### Data extract
• • • •

===== config.mk =====
export PLATFORM = sky130hd
export DESIGN_NAME = dpram_fifo_ctrl_flat
export DESIGN_NICKNAME = d
export VERILOG_FILES = /design/src/rtl/dpram_fifo_pkg.sv /design/src/rtl/dpram_fifo_ctrl_if.sv /design/src/rtl/fifo_out_buf.sv /design/src/rtl/dpram_fifo_ctrl.sv /design/src/flat_wrapper.sv
export SDC_FILE = /design/constraint.sdc
export NUM_CORES = 1
export LEC_CHECK = 0
export CAP_MARGIN = 15
export CORE_ASPECT_RATIO = 0.5
export CORE_MARGIN = 2
export CORE_UTILIZATION = 40
export CTS_CLUSTER_SIZE = 16
export DETAILED_ROUTE_END_ITERATION = 7
export GPL_TIMING_DRIVEN = 0
export PLACE_DENSITY = 0.76
export SYNTH_ARGS = -nofsm -noshare
export SYNTH_HDL_FRONTEND = slang
export SYNTH_HIERARCHICAL = 1
export SYNTH_SLANG_ARGS = --single-unit

===== constraint.sdc =====
create_clock -name clk -period 7.65 [get_ports clk]
set_input_delay 1.53 -clock clk [delete_from_list [all_inputs] [get_ports clk]]
set_output_delay 1.53 -clock clk [all_outputs]
set_load 0.02 [all_outputs]

===== src/rtl/dpram_fifo_pkg.sv =====
// rtl/dpram_fifo_pkg.sv - shared sizing constants for the dual-port RAM FIFO controller
package dpram_fifo_pkg;

  // Default geometry; the controller parameters start from these values.
  localparam int DATA_W = 8;
  localparam int ADDR_W = 4;
  localparam int DEPTH  = 2 ** ADDR_W;
  localparam int PTR_W  = ADDR_W + 1;
  localparam int CNT_W  = ADDR_W + 1;

  // Output buffer holds at most two words; issue only while this leaves room.
  localparam int OUT_BUF_DEPTH = 2;

endpackage
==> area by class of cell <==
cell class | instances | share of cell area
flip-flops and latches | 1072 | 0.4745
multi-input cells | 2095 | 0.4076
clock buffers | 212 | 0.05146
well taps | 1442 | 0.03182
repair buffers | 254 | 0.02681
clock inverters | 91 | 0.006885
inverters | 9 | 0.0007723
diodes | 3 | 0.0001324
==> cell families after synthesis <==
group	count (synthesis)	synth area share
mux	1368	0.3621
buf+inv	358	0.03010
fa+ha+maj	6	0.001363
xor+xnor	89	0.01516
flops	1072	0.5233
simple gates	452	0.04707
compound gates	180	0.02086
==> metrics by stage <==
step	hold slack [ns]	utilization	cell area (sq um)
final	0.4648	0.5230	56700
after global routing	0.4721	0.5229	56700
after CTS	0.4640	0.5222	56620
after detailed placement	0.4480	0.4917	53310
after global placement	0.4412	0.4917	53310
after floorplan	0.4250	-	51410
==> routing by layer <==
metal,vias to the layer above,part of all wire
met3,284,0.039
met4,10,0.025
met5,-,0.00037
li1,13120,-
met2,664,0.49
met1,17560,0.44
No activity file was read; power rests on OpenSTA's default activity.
[src/rtl/memory_port_arbiter_if.sv]
// ---------------------------------------------------------------------------
// memory_port_arbiter_if : requester and memory-side signals of the port arbiter
// Rev 1.0
// ---------------------------------------------------------------------------
`default_nettype none

interface memory_port_arbiter_if #(
    parameter int ADDR_W = 32,
    parameter int DATA_W = 32
);
    logic              fetch_req;
    logic [ADDR_W-1:0] fetch_addr;
    logic              fetch_valid;
    logic [DATA_W-1:0] fetch_rdata;

    logic              data_req;
    logic              data_we;
    logic [ADDR_W-1:0] data_addr;
    logic [DATA_W-1:0] data_wdata;
    logic              data_valid;
    logic [DATA_W-1:0] data_rdata;

    logic              mem_req;
    logic              mem_we;
    logic [ADDR_W-1:0] mem_addr;
    logic [DATA_W-1:0] mem_wdata;
    logic [DATA_W-1:0] mem_rdata;
    logic              mem_valid;
    logic              mem_timeout_err;

    // Environment side: requesters plus the memory model.
    modport master (
        output fetch_req, fetch_addr, data_req, data_we, data_addr, data_wdata,
        output mem_rdata, mem_valid,
        input  fetch_valid, fetch_rdata, data_valid, data_rdata,
        input  mem_req, mem_we, mem_addr, mem_wdata, mem_timeout_err
    );

    // Arbiter side.
    modport slave (
        input  fetch_req, fetch_addr, data_req, data_we, data_addr, data_wdata,
        input  mem_rdata, mem_valid,
        output fetch_valid, fetch_rdata, data_valid, data_rdata,
        output mem_req, mem_we, mem_addr, mem_wdata, mem_timeout_err
    );
endinterface

`default_nettype wire

[src/rtl/memory_port_arbiter.sv]
// ---------------------------------------------------------------------------
// memory_port_arbiter : round-robin sharing of one memory port between fetch
// and data requesters. Optional watchdog enabled by macro MEM_TIMEOUT_EN.
// Rev 1.0
// ---------------------------------------------------------------------------
`default_nettype none

module memory_port_arbiter #(
    parameter int ADDR_W         = 32,
    parameter int DATA_W         = 32
`ifdef MEM_TIMEOUT_EN
    ,
    parameter int TIMEOUT_CYCLES = 255
`endif
) (
    input  wire logic             clk,
    input  wire logic             reset,
    memory_port_arbiter_if.slave  bus
);

    typedef enum logic [1:0] {
        IDLE       = 2'd0,
        FETCH_BUSY = 2'd1,
        DATA_BUSY  = 2'd2,
        RELEASE    = 2'd3
    } state_t;

    state_t            r_state;
    state_t            w_state_nxt;
    logic              r_last_grant_data;
    logic              w_last_grant_data_nxt;
    logic              r_mem_req;
    logic              w_mem_req_nxt;
    logic              r_mem_we;
    logic              w_mem_we_nxt;
    logic [ADDR_W-1:0] r_mem_addr;
    logic [ADDR_W-1:0] w_mem_addr_nxt;
    logic [DATA_W-1:0] r_mem_wdata;
    logic [DATA_W-1:0] w_mem_wdata_nxt;

    logic              w_timeout;
    logic              w_fetch_done;
    logic              w_data_done;

`ifdef MEM_TIMEOUT_EN
    localparam int CNT_W = ($clog2(TIMEOUT_CYCLES + 1) > 8) ? $clog2(TIMEOUT_CYCLES + 1) : 8;

    logic [CNT_W-1:0] r_wait_cnt;
    logic             w_busy;

    assign w_busy    = (r_state == FETCH_BUSY) || (r_state == DATA_BUSY);
    assign w_timeout = w_busy && !bus.mem_valid && (r_wait_cnt == CNT_W'(TIMEOUT_CYCLES));

    // Held at zero outside BUSY, so every grant starts the count afresh.
    always_ff @(posedge clk or negedge reset) begin
        if (!reset) begin
            r_wait_cnt <= '0;
        end else if (!w_busy) begin
            r_wait_cnt <= '0;
        end else if (!bus.mem_valid && !w_timeout) begin
            r_wait_cnt <= r_wait_cnt + 1'b1;
        end
    end
`else
    assign w_timeout = 1'b0;
`endif

    assign w_fetch_done = (r_state == FETCH_BUSY) && (bus.mem_valid || w_timeout);
    assign w_data_done  = (r_state == DATA_BUSY)  && (bus.mem_valid || w_timeout);

    // A real completion wins over a simultaneous timeout; timeout returns all ones.
    assign bus.fetch_valid     = w_fetch_done;
    assign bus.fetch_rdata     = !w_fetch_done ? '0 : (bus.mem_valid ? bus.mem_rdata : '1);
    assign bus.data_valid      = w_data_done;
    assign bus.data_rdata      = !w_data_done  ? '0 : (bus.mem_valid ? bus.mem_rdata : '1);
    assign bus.mem_timeout_err = w_timeout;

    assign bus.mem_req   = r_mem_req;
    assign bus.mem_we    = r_mem_we;
    assign bus.mem_addr  = r_mem_addr;
    assign bus.mem_wdata = r_mem_wdata;

    always_ff @(posedge clk or negedge reset) begin
        if (!reset) begin
            r_state           <= IDLE;
            r_last_grant_data <= 1'b1;
            r_mem_req         <= 1'b0;
            r_mem_we          <= 1'b0;
            r_mem_addr        <= '0;
            r_mem_wdata       <= '0;
        end else begin
            r_state           <= w_state_nxt;
            r_last_grant_data <= w_last_grant_data_nxt;
            r_mem_req         <= w_mem_req_nxt;
            r_mem_we          <= w_mem_we_nxt;
            r_mem_addr        <= w_mem_addr_nxt;
            r_mem_wdata       <= w_mem_wdata_nxt;
        end
    end

    always_comb begin
        w_state_nxt           = r_state;
        w_last_grant_data_nxt = r_last_grant_data;
        w_mem_req_nxt         = r_mem_req;
        w_mem_we_nxt          = r_mem_we;
        w_mem_addr_nxt        = r_mem_addr;
        w_mem_wdata_nxt       = r_mem_wdata;

        case (r_state)
            IDLE: begin
                // On a tie the side that was not served last wins.
                if (bus.fetch_req && (!bus.data_req || r_last_grant_data)) begin
                    w_state_nxt    = FETCH_BUSY;
                    w_mem_req_nxt  = 1'b1;
                    w_mem_we_nxt   = 1'b0;
                    w_mem_addr_nxt = bus.fetch_addr;
                end else if (bus.data_req) begin
                    w_state_nxt     = DATA_BUSY;
                    w_mem_req_nxt   = 1'b1;
                    w_mem_we_nxt    = bus.data_we;
                    w_mem_addr_nxt  = bus.data_addr;
                    w_mem_wdata_nxt = bus.data_wdata;
                end
            end
            FETCH_BUSY: begin
                if (w_fetch_done) begin
                    w_state_nxt           = RELEASE;
                    w_mem_req_nxt         = 1'b0;
                    w_last_grant_data_nxt = 1'b0;
                end
            end
            DATA_BUSY: begin
                if (w_data_done) begin
                    w_state_nxt           = RELEASE;
                    w_mem_req_nxt         = 1'b0;
                    w_last_grant_data_nxt = 1'b1;
                end
            end
            RELEASE: begin
                w_state_nxt = IDLE;
            end
            default: begin
                w_state_nxt   = IDLE;
                w_mem_req_nxt = 1'b0;
            end
        endcase
    end

endmodule

`default_nettype wire
[src/flat_wrapper.sv]
// flat-port wrapper written by rule: the top's interface ports become plain ports
module memory_port_arbiter_flat 
#(
    parameter int ADDR_W         = 32,
    parameter int DATA_W         = 32

)
  (clk, reset, bus_fetch_req, bus_fetch_addr, bus_data_req, bus_data_we, bus_data_addr, bus_data_wdata, bus_mem_rdata, bus_mem_valid, bus_fetch_valid, bus_fetch_rdata, bus_data_valid, bus_data_rdata, bus_mem_req, bus_mem_we, bus_mem_addr, bus_mem_wdata, bus_mem_timeout_err);
  memory_port_arbiter_if #(.ADDR_W(ADDR_W), .DATA_W(DATA_W)) bus_i ();
  input  wire logic clk;
  input  wire logic reset;
  input wire logic [$bits(bus_i.fetch_req)-1:0] bus_fetch_req;
  input wire logic [$bits(bus_i.fetch_addr)-1:0] bus_fetch_addr;
  input wire logic [$bits(bus_i.data_req)-1:0] bus_data_req;
  input wire logic [$bits(bus_i.data_we)-1:0] bus_data_we;
  input wire logic [$bits(bus_i.data_addr)-1:0] bus_data_addr;
  input wire logic [$bits(bus_i.data_wdata)-1:0] bus_data_wdata;
  input wire logic [$bits(bus_i.mem_rdata)-1:0] bus_mem_rdata;
  input wire logic [$bits(bus_i.mem_valid)-1:0] bus_mem_valid;
  output wire logic [$bits(bus_i.fetch_valid)-1:0] bus_fetch_valid;
  output wire logic [$bits(bus_i.fetch_rdata)-1:0] bus_fetch_rdata;
  output wire logic [$bits(bus_i.data_valid)-1:0] bus_data_valid;
  output wire logic [$bits(bus_i.data_rdata)-1:0] bus_data_rdata;
  output wire logic [$bits(bus_i.mem_req)-1:0] bus_mem_req;
  output wire logic [$bits(bus_i.mem_we)-1:0] bus_mem_we;
  output wire logic [$bits(bus_i.mem_addr)-1:0] bus_mem_addr;
  output wire logic [$bits(bus_i.mem_wdata)-1:0] bus_mem_wdata;
  output wire logic [$bits(bus_i.mem_timeout_err)-1:0] bus_mem_timeout_err;
  assign bus_i.fetch_req = bus_fetch_req;
  assign bus_i.fetch_addr = bus_fetch_addr;
  assign bus_i.data_req = bus_data_req;
  assign bus_i.data_we = bus_data_we;
  assign bus_i.data_addr = bus_data_addr;
  assign bus_i.data_wdata = bus_data_wdata;
  assign bus_i.mem_rdata = bus_mem_rdata;
  assign bus_i.mem_valid = bus_mem_valid;
  assign bus_fetch_valid = bus_i.fetch_valid;
  assign bus_fetch_rdata = bus_i.fetch_rdata;
  assign bus_data_valid = bus_i.data_valid;
  assign bus_data_rdata = bus_i.data_rdata;
  assign bus_mem_req = bus_i.mem_req;
  assign bus_mem_we = bus_i.mem_we;
  assign bus_mem_addr = bus_i.mem_addr;
  assign bus_mem_wdata = bus_i.mem_wdata;
  assign bus_mem_timeout_err = bus_i.mem_timeout_err;
  memory_port_arbiter #(.ADDR_W(ADDR_W), .DATA_W(DATA_W)) u_core (.clk(clk), .reset(reset), .bus(bus_i));
endmodule
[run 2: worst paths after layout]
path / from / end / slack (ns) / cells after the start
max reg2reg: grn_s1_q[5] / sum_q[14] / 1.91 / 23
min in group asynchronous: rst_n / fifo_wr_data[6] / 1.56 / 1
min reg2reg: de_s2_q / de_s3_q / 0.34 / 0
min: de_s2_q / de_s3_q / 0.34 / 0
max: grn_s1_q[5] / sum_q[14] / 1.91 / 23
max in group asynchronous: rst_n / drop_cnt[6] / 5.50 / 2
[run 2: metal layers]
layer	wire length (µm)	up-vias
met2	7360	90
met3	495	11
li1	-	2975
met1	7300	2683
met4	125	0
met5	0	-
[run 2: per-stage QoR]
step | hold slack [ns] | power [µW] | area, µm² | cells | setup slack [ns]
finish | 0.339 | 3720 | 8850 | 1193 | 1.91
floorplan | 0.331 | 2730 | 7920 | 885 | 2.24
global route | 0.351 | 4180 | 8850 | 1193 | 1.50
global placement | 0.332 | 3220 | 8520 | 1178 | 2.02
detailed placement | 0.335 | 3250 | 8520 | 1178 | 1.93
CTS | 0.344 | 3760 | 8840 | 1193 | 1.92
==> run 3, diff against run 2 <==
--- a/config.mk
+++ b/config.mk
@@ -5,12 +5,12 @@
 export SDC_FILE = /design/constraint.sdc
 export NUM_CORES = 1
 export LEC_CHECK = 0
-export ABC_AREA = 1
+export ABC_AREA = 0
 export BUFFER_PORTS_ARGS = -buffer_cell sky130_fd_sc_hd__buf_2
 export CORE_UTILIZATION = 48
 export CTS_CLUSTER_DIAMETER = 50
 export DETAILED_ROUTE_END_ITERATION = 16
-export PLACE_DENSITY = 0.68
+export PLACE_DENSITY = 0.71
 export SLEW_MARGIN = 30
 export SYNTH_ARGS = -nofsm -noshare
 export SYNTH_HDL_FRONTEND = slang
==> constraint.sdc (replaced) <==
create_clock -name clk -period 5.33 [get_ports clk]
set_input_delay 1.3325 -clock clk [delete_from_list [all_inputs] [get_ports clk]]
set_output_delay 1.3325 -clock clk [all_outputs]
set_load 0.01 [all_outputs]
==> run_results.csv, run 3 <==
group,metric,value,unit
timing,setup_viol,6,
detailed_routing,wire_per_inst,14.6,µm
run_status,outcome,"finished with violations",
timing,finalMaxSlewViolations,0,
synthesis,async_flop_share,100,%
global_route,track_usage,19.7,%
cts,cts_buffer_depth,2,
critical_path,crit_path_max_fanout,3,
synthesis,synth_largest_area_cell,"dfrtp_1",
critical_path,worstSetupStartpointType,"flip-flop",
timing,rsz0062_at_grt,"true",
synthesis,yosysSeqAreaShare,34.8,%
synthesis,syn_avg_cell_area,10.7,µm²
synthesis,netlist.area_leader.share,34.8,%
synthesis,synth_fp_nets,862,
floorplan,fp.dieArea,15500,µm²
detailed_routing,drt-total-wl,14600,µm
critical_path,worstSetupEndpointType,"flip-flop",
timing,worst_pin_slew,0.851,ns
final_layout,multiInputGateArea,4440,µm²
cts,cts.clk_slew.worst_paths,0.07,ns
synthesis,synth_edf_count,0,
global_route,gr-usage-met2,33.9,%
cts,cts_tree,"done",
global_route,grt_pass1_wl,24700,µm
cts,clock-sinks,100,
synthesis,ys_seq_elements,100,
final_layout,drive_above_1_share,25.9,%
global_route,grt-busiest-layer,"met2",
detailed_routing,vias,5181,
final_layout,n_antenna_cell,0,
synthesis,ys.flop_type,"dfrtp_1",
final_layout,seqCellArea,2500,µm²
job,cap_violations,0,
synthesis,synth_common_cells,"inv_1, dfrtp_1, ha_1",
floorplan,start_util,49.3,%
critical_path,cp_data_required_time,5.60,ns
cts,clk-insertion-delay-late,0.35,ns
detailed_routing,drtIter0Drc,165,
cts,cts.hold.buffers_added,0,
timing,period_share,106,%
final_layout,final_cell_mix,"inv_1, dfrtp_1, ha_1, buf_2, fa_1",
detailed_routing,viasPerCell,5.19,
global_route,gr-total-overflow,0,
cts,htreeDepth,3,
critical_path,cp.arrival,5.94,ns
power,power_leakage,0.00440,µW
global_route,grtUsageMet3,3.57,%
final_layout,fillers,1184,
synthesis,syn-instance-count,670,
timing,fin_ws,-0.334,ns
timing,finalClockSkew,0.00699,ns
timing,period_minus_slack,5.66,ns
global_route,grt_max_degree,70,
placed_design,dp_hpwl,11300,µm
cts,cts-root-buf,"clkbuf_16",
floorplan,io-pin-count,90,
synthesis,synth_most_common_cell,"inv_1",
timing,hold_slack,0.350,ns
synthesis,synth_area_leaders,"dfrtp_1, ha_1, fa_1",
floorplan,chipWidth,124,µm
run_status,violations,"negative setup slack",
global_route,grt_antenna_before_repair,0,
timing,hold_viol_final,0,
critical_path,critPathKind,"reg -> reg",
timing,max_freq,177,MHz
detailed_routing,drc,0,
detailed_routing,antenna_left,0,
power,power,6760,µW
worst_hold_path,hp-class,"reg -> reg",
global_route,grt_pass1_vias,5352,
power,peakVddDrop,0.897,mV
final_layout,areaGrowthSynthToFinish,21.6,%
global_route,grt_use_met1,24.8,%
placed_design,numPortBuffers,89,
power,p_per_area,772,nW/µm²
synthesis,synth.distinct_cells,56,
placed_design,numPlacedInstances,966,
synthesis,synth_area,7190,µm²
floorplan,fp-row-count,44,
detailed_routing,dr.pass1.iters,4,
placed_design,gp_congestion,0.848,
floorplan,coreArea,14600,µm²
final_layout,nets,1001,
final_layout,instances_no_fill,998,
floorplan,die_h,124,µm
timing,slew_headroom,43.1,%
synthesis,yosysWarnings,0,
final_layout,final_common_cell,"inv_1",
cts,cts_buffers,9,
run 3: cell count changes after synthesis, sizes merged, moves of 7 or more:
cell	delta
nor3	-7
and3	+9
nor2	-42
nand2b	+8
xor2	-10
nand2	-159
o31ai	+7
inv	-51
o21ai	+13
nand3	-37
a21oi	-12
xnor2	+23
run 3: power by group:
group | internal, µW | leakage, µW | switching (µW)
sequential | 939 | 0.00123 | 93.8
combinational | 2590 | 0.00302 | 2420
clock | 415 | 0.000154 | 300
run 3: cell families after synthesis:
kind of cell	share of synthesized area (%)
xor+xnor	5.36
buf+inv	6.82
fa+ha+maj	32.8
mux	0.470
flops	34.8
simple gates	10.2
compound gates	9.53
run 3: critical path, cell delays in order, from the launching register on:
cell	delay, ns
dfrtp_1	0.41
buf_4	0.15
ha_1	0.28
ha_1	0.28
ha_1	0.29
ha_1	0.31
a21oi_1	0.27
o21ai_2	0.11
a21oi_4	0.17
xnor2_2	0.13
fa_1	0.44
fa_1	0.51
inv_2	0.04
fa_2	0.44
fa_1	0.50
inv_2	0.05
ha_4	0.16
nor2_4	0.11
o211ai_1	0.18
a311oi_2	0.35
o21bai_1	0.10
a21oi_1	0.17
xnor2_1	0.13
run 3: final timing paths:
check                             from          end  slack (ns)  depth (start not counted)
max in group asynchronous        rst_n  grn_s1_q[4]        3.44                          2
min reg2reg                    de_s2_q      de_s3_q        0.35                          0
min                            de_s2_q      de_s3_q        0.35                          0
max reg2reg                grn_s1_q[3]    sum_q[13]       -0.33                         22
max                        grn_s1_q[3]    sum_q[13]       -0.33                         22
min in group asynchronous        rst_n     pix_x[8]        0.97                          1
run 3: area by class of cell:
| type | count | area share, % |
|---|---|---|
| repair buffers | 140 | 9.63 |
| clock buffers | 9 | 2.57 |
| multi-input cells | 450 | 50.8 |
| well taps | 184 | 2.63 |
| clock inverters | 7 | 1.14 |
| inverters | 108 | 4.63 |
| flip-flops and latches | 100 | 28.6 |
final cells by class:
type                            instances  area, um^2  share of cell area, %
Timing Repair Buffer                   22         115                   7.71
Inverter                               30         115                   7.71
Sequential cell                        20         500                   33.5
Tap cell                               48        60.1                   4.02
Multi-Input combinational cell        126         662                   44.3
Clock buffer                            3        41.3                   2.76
--- config.mk ---
export PLATFORM = sky130hd
export DESIGN_NAME = exec_logic_shift
export DESIGN_NICKNAME = d
export VERILOG_FILES = /design/src/rtl/exec_logic_shift.sv
export SDC_FILE = /design/constraint.sdc
export NUM_CORES = 1
export LEC_CHECK = 0
export BUFFER_PORTS_ARGS = -buffer_cell sky130_fd_sc_hd__buf_4
export CAP_MARGIN = 0
export CORE_MARGIN = 1.5
export CORE_UTILIZATION = 45
export DETAILED_ROUTE_END_ITERATION = 12
export MAX_ROUTING_LAYER = met4
export PLACE_DENSITY = 0.61
export RECOVER_POWER = 25
export SKIP_LAST_GASP = 1
export SYNTH_ARGS = -nofsm -noshare
export SYNTH_HDL_FRONTEND = slang
export SYNTH_SLANG_ARGS = --single-unit
--- constraint.sdc ---
create_clock -name clk_i -period 4.5 [get_ports clk_i]
set_input_delay 0.225 -clock clk_i [delete_from_list [all_inputs] [get_ports clk_i]]
set_output_delay 0.225 -clock clk_i [all_outputs]
set_load 0.005 [all_outputs]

• • • •

### Work to be completed
Locate the lines above that contain "after" and copy them.

### Answer to the problem
==> cell families after synthesis <==
after global routing	0.4721	0.5229	56700
after CTS	0.4640	0.5222	56620
after detailed placement	0.4480	0.4917	53310
after global placement	0.4412	0.4917	53310
after floorplan	0.4250	-	51410
[run 2: worst paths after layout]
path / from / end / slack (ns) / cells after the start
run 3: cell count changes after synthesis, sizes merged, moves of 7 or more:
run 3: cell families after synthesis:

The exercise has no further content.